Current Featured Articles
The Featured Article for the September 2008 issue of L&O is:
Preferential grazing of Oxyrrhis marina on virus infected Emiliania huxleyi by Claire Evans and William H. Wilson. Limnol. Oceanogr. 53(5): 2035-2040.
This article can be read by clicking here.
Introductory comments by Michael R. Landry (L&O Associate Editor):
This month's L&O feature article by Evans and Wilson should capture the imaginations of laboratory experimentalists, plankton field ecologists and biogeochemical modelers alike. It relates to our evolving understanding of the primary fates of phytoplankton in aquatic systems, i.e., the ways in which they die. In the oceans at least, phytoplankton mortality was initially thought to result almost entirely from the feeding of large metazooplankton (Steele 1974). We now recognize, of course, the importance of alternate fates-microzooplankton grazing (Calbet and Landry 2004), direct sinking (Billett et al. 1983), and cell lysis (Bratbak et al. 1993)-and to each we assign substantially different implications for elemental cycling, trophic transfer, and export processes. Field research has tended to view these mortality mechanisms as competing "either-or" propositions, the sum of the independently measured components of which should add up to the whole. They may however be inter-related and difficult to separate as to cause and effect.

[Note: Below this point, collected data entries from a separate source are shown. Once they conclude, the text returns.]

`src/rtl/rx.sv`:
```
// UART receiver: 1 start bit, 8 data bits LSB first, odd parity, 1 stop bit.
// The received byte and its parity/framing status are held under a
// Received/ReceiveAck handshake until the consumer acknowledges.
module rx #(
  parameter int BIT_CYCLES  = 5209,
  parameter int HALF_CYCLES = 2604
) (
  input  logic       clk,
  input  logic       Reset,
  input  logic       Sin,
  input  logic       ReceiveAck,
  output logic       Received,
  output logic [7:0] Dout,
  output logic       parityErr,
  output logic       stopErr,
  output logic [2:0] dbg_state
);

  // Handshake: Received is high exactly while a completed byte is held in
  // ACK. Dout/parityErr/stopErr are stable whenever Received is high. The
  // consumer raises ReceiveAck while Received is high; the byte is taken on
  // that clock edge and Received drops on the following cycle. ReceiveAck
  // has no effect outside ACK, so it may be held high permanently, in which
  // case Received is a one-cycle pulse per frame.

  typedef enum logic [2:0] {
    S_IDLE  = 3'd0,
    S_START = 3'd1,
    S_BITS  = 3'd2,
    S_PAR   = 3'd3,
    S_STOP  = 3'd4,
    S_ACK   = 3'd5
  } state_t;

  localparam logic [12:0] HALF_LAST = 13'(HALF_CYCLES - 1);
  localparam logic [12:0] BIT_LAST  = 13'(BIT_CYCLES - 1);

  state_t      state_q, state_d;
  logic        sin_meta_q, sin_meta_d;
  logic        sin_s_q, sin_s_d;
  logic [12:0] timer_q, timer_d;
  logic [2:0]  cnt_q, cnt_d;
  logic [7:0]  shift_q, shift_d;
  logic        par_q, par_d;
  logic [7:0]  dout_q, dout_d;
  logic        perr_q, perr_d;
  logic        serr_q, serr_d;
  logic        received_q, received_d;

  logic        half_done;
  logic        timer_done;
  logic        bit_done;

  assign half_done  = (timer_q == HALF_LAST);
  assign timer_done = (timer_q == BIT_LAST);
  assign bit_done   = (cnt_q == 3'd7);

  assign Received  = received_q;
  assign Dout      = dout_q;
  assign parityErr = perr_q;
  assign stopErr   = serr_q;
  assign dbg_state = state_q;

  // Next-state logic: synchronizer, bit timer, bit counter, shifter and FSM.
  always_comb begin
    sin_meta_d = Sin;
    sin_s_d    = sin_meta_q;
    state_d    = state_q;
    timer_d    = timer_done ? 13'd0 : timer_q + 13'd1;
    cnt_d      = cnt_q;
    shift_d    = shift_q;
    par_d      = par_q;
    dout_d     = dout_q;
    perr_d     = perr_q;
    serr_d     = serr_q;

    case (state_q)
      S_IDLE: begin
        timer_d = 13'd0;
        if (!sin_s_q) state_d = S_START;
      end
      S_START: begin
        // Mid-point re-check rejects glitches shorter than half a bit.
        if (half_done) state_d = sin_s_q ? S_IDLE : S_BITS;
      end
      S_BITS: begin
        if (timer_done) begin
          shift_d = {sin_s_q, shift_q[7:1]};
          if (bit_done) state_d = S_PAR;
          else          cnt_d   = cnt_q + 3'd1;
        end
      end
      S_PAR: begin
        if (timer_done) begin
          par_d   = sin_s_q;
          state_d = S_STOP;
        end
      end
      S_STOP: begin
        if (timer_done) begin
          dout_d  = shift_q;
          perr_d  = ~(^{shift_q, par_q});
          serr_d  = ~sin_s_q;
          state_d = S_ACK;
        end
      end
      S_ACK: begin
        if (ReceiveAck) state_d = S_IDLE;
      end
      default: state_d = S_IDLE;
    endcase

    // Every state change restarts the bit timer so each phase is measured
    // from its own entry.
    if (state_d != state_q) timer_d = 13'd0;
    if ((state_d == S_BITS) && (state_q != S_BITS)) cnt_d = 3'd0;

    received_d = (state_d == S_ACK);
  end

  // State and output registers with synchronous reset.
  always_ff @(posedge clk) begin
    if (Reset) begin
      state_q    <= S_IDLE;
      sin_meta_q <= 1'b1;
      sin_s_q    <= 1'b1;
      timer_q    <= 13'd0;
      cnt_q      <= 3'd0;
      shift_q    <= 8'h00;
      par_q      <= 1'b0;
      dout_q     <= 8'h00;
      perr_q     <= 1'b0;
      serr_q     <= 1'b0;
      received_q <= 1'b0;
    end else begin
      state_q    <= state_d;
      sin_meta_q <= sin_meta_d;
      sin_s_q    <= sin_s_d;
      timer_q    <= timer_d;
      cnt_q      <= cnt_d;
      shift_q    <= shift_d;
      par_q      <= par_d;
      dout_q     <= dout_d;
      perr_q     <= perr_d;
      serr_q     <= serr_d;
      received_q <= received_d;
    end
  end

endmodule

```
`config.mk`:
```
export PLATFORM = sky130hd
export DESIGN_NAME = rx
export DESIGN_NICKNAME = d
export VERILOG_FILES = /design/src/rtl/rx.sv
export SDC_FILE = /design/constraint.sdc
export NUM_CORES = 1
export LEC_CHECK = 0
export BUFFER_PORTS_ARGS = -buffer_cell sky130_fd_sc_hd__clkbuf_2
export CORE_ASPECT_RATIO = 1.25
export CORE_MARGIN = 2
export CORE_UTILIZATION = 39
export DETAILED_ROUTE_END_ITERATION = 10
export PLACE_DENSITY = 0.56
export SLEW_MARGIN = 20
export SYNTH_ARGS = -nofsm -noshare
export SYNTH_HDL_FRONTEND = slang
export SYNTH_SLANG_ARGS = --single-unit
```
`constraint.sdc`:
```
create_clock -name clk -period 1.8 [get_ports clk]
set_input_delay 0.18 -clock clk [delete_from_list [all_inputs] [get_ports clk]]
set_output_delay 0.18 -clock clk [all_outputs]
set_load 0.01 [all_outputs]
```
## After elaboration in Yosys (flattened, before gate mapping)

Index checks and enable logic that the tools add are counted.

- Register bits: 41
- Word-level logic and storage cells: 46

- $add $sub $neg: 2
- Equality and inequality tests: 12
- Mux-type cells: 9
- Bitwise logic cells: 3
- Reduce and logical (&&, ||, !) cells: 9

Operators by type and width:

| cell | number |
|---|---|
| 3-bit 2-to-1 mux | 7 |
| 3-bit one-hot mux with 6 select lines | 1 |
| 13-bit by 1-bit adder with 13-bit output, second input constant | 1 |
| 13-bit by 12-bit == test with 1-bit output, second input constant | 1 |
| 13-bit == test, second input constant | 1 |
| 3-bit == test, second input constant | 4 |
| 3-bit by 2-bit == test with 1-bit output, second input constant | 3 |
| 9-bit parity | 1 |
| 2-bit AND reduction | 3 |
| 4-bit OR reduction | 1 |
| 3-bit by 1-bit adder with 3-bit output, second input constant | 1 |
| 3-bit by 1-bit == test with 1-bit output, second input constant | 1 |
| 3-bit logical NOT | 1 |
| 3-bit by 2-bit inequality test with 1-bit output, second input constant | 1 |
| 3-bit inequality test | 1 |
| 1-bit inverter | 3 |
| 3-bit AND reduction | 1 |
| 2-bit 2-to-1 mux | 1 |
| 2-bit OR reduction | 1 |
| 1-bit logical AND | 1 |

## Depth between registers and ports, before layout

Gate-level depths: netlist (run 1).

- Depth after elaboration: 7
- Mapped depth: 9
- Depth with buffers taken out: 7

## Least setup slack after synthesis (run 1)

OpenSTA, ideal clock, no wires.

- Kind: register -> register
- Start: register timer_q[0]
- End: register timer_q[1]
- Setup time: 0.079 ns
- Arrival: 1.742 ns
- Required time: 1.721 ns
- Slack: -0.021 ns
- Cell stages (with the launch flop): 9
- Cell sequence: dfxtp_1 inv_1 ha_1 and4bb_1 and3_1 buf_4 a211o_1 buf_2 a211oi_2

- Longest elaborated chain between the ends: 5
- Elaborated cells between the ends (all ways): 10

RTL lines:

| element | RTL line | text |
|---|---|---|
| start: declaration | 41 | `logic [12:0] timer_q, timer_d;` |
| start signal: assignment | 139 | `timer_q <= timer_d;` |
| 13-bit == test or 13-bit by 12-bit == test with 1-bit output (tied branches) | 55, 54 |  |
| 3-bit 2-to-1 mux, on equally long branches | n/a |  |
| 3-bit one-hot mux with 6 select lines | 77 | `case (state_q)` |
| 3-bit inequality test | 115 | `if (state_d != state_q) timer_d = 13'd0;` |
| 4-bit OR reduction (no source line) | n/a |  |

Parallel ways exist; a longest one is shown, timed or not.
A chain may end at the register's enable or synchronous reset.

## Worst setup path after layout (run 1)

- Start: register timer_q[0]
- End: register timer_q[11]

Same word-level chain as after synthesis.

==> qor.yml, run 1 <==
fillCellCount: 476
worst-path-max-fanout: 5
insertion_delay_ns: 0.29
dp_hpwl_um: 2800
num_rows: 28
holdCritPathClass: "input port to flop"
ys_types: 44
yosys-top-cells-count: "41 x dfxtp_1, 25 x nor2_1, 21 x nand2_1, 12 x mux2i_1, 11 x xnor2_1"
power_density_nw_per_um2: 713
required_ns: 1.98
yosys.cell_count.top_type: "dfxtp_1"
antenna_cells: 0
synth_ff_type: "dfxtp_1"
drive_gt1_share_pct: 32.1
fin_nets: 253
async_flop_share_pct: 0
syn_inst: 205
design_area_um2: 2440
power_frac_seq_pct: 52.6
crit_family: "compound AO/OA/AOI/OAI gates"
synth.largest_area_cell: "dfxtp_1"
cts.sinks: 41
cts-buffers-inserted: 5
slowest_stage: "dfxtp_2"
synth_seq_cells: 41
synth_enable_flop_cells: 0
place_congestion: 0.829
slowest_delay_ns: 0.34
max_slew_margin_pct: 71.1
overflow: 0
fin_crit_ns: 1.74
grt_antenna_before_repair: 0
power_frac_clock_pct: 43.3
grt_pass1_wl_um: 6350
hold_violations: 0
ir_drop_mv: 0.292
p_sw_share_pct: 19.9
max-cap-violations: 0
syn_nets: 213
ios: 18
path_cells: "inv_1, ha_2, and4bb_1, buf_6, and4_4, a211oi_4, o211a_4, o21ai_1"
worst_pin_slew_ns: 0.428
p_int_mw: 1.39
via_count: 1519
drtPass1Iterations: 4
cts_root_buf: "clkbuf_8"
rsz0062_at_grt: "yes"
die_h_um: 82.6
worst-path-buf-inv: 2
drt-total-wl_um: 3860
fmax_mhz: 575
first_global_vias: 1418
yosysWarnings: 0
cts_tree: "yes"
grt_max_degree: 25
start_util_pct: 40.4
tns_ns: 0
clock_skew_ns: 0.00214
worst_slack_ns: 0.0608
syn_avg_cell_area_um2: 9.40
dieWidth_um: 66.9
wl_per_cell_um: 12.6
synthToLayoutAreaGrowth_pct: 26.6
final_util_pct: 51.2
switching_power_mw: 0.346
p_leak_nw: 0.917
ant_nets: 0
period_share_pct: 96.6
holdWs_ns: 0.0777
ys_seq_area_share_pct: 42.6
endpoint_kind: "flop"
core_area_um2: 4760
synth_top_area_share_pct: 42.6
outcome: "completed"
p_comb_share_pct: 4.2
io_buffers: 17
drc: 0
register_area_um2: 827
pre_cts_ws_ns: -0.0477
start_kind: "flop"
synth_area_um2: 1930
drv_slew: 0
vias_per_cell: 4.96
clkSlewWorstSetupHoldPaths_ns: 0.07
synth.top_cells.by_area: "dfxtp_1 43%, mux2i_1 6.2%, xnor2_1 5.0%"
placed_cell_area_um2: 2230
clock_path_buffers: 2
finalSetupViolCount: 0
cp.arrival_ns: 1.92
critical_path_class: "flop to flop"
first_iter_violations: 62
multi_input_area_um2: 1100
htreeDepth: 2
die_area_um2: 5520
grt.total_usage_pct: 15.3
==> layout make-up <==
class | count | area share [%]
Multi-Input combinational cell | 150 | 45.1
Sequential cell | 41 | 33.9
Timing Repair Buffer | 42 | 12.4
Clock buffer | 7 | 3.54
Tap cell | 60 | 3.08
Clock inverter | 1 | 1.23
Inverter | 5 | 0.769
==> cells by family after synthesis <==
family,Yosys count,share of synthesized area (%)
AND/OR/NAND/NOR,85,23.6
flip-flops,41,42.6
AO/OA/AOI/OAI,28,11.8
buffers and inverters,15,4.09
multiplexers,12,6.23
XOR/XNOR,20,9.09
adder cells (fa/ha/maj),4,2.60
==> worst paths after layout <==
path	from	endpoint	slack (ns)	depth (start not counted)
setup / recovery	timer_q[0]	timer_q[11]	0.06	8
hold / removal	Sin	sin_meta_q	0.08	2
setup reg to reg	timer_q[0]	timer_q[11]	0.06	8
hold reg to reg	sin_meta_q	sin_s_q	0.43	1
==> per-stage QoR <==
| stage | instances | power (mW) |
|---|---|---|
| after floorplan | 205 | 0.976 |
| after global placement | 296 | 1.00 |
| after detailed placement | 296 | 1.00 |
| after CTS | 304 | 1.76 |
| after global routing | 306 | 1.81 |
| final | 306 | 1.74 |
==> cell usage in the layout, fill, tap and decap left out, types with 5 or more instances in the layout <==
| master | Yosys | layout |
|---|---|---|
| nor2_1 | 25 | 25 |
| clkbuf_8 | 0 | 6 |
| xor2_1 | 9 | 9 |
| a21oi_1 | 10 | 10 |
| nand3_1 | 10 | 9 |
| buf_4 | 3 | 22 |
| inv_1 | 5 | 5 |
| dfxtp_1 | 41 | 36 |
| mux2i_1 | 12 | 12 |
| a211oi_2 | 6 | 5 |
| clkbuf_2 | 0 | 17 |
| dfxtp_2 | 0 | 5 |
| nand2_1 | 21 | 21 |
| xnor2_1 | 11 | 11 |
==> state kept, by name, summed over array words and instances, names as in the netlist <==
name / flops
shift_q: 8
sin_meta_q: 1
sin_s_q: 1
stopErr: 1
cnt_q: 3
Dout: 8
timer_q: 13
parityErr: 1
par_q: 1
Received: 1
dbg_state: 3
==> per-layer routing <==
metal	GRT usage, %	vias to the layer above	routed length (µm)
li1	-	789	-
met1	16.3	702	1640
met2	28.4	21	2050
met3	4.07	7	108
met4	6.12	0	61
met5	0	-	0
==> worst reg2reg max path, cell delays in order, from the launching register on <==
cell and delay [ns]:
dfxtp_2 0.34, inv_1 0.05, ha_2 0.16, and4bb_1 0.20, buf_6 0.12, and4_4 0.16, a211oi_4 0.26, o211a_4 0.25
o21ai_1 0.08
==> power groups by stage <==
stage,clock network [mW],logic (mW),registers [mW]
6_report,0.753,0.0723,0.915
4_1_cts,0.777,0.0642,0.915
2_1_floorplan,0,0.0394,0.936
3_3_place_gp,0,0.0636,0.936
3_5_place_dp,0,0.0633,0.936
5_1_grt,0.819,0.0784,0.916
==> what timing repair did <==
item                       4_1_cts  5_1_grt
resized for setup                3       17
pin swaps                        0        5
setup endpoints to repair        9       24
buffers inserted                 0        1
gates cloned                     0        1
hold buffers                     0        0
Power figures use the tool's default switching activity.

In a simple yet effective laboratory study, Evans and Wilson have shown for the first time that virus-infected phytoplankton cells can be grazed preferentially by phagotrophic protists. Via this cropping, production that would have been released to the dissolved organic pool of the upper ocean via the viral shunt (Wilhelm and Suttle 1999) is channeled elsewhere to higher trophic levels and/or other uses. The mechanisms by which this twist of fate occurs-whether by increased size of infected cells, by modified cell surface chemistry or by release of small molecular signaling chemicals-remain speculative at present, but are sure to be the focus of interesting future research, as is also the more difficult task of documenting the relative importance of this phenomenon in natural systems. Still, it is intriguing to speculate on the possibility that the last actions (or strategy?) of a stricken cell may be to invite its consumers to clear it and a concentrated patch of its pathogens from the water. Now, that's payback!
References
BILLETT, D.S.M., R. S. LAMPITT, R.S., A. L. RICE, AND R. F. C. MANTOURA. 1983. Seasonal sedimentation of phytoplankton to the deep-sea benthos. Nature 302: 520-522.
CALBET, A., AND M. R. LANDRY. 2004. Phytoplankton growth, microzooplankton grazing and carbon cycling in marine systems. Limnol. Oceanogr., 49: 51-57.
BRATBAK, G., J. K. EGGE, AND M. HELDAL. 1993. Viral mortality of the marine alga Emiliania huxleyi (Haptophyceae) and termination of algal blooms. Mar. Ecol. Prog. Ser. 93: 39-48.
WILHELM, S.W., AND C. A. SUTTLE. 1999. Viruses and nutrient cycles in the sea. Bioscience 49: 781-788.
STEELE, J. H. 1974. The structure of marine ecosystems. Harvard Univ. Press, Cambridge, Mass. 128 pp.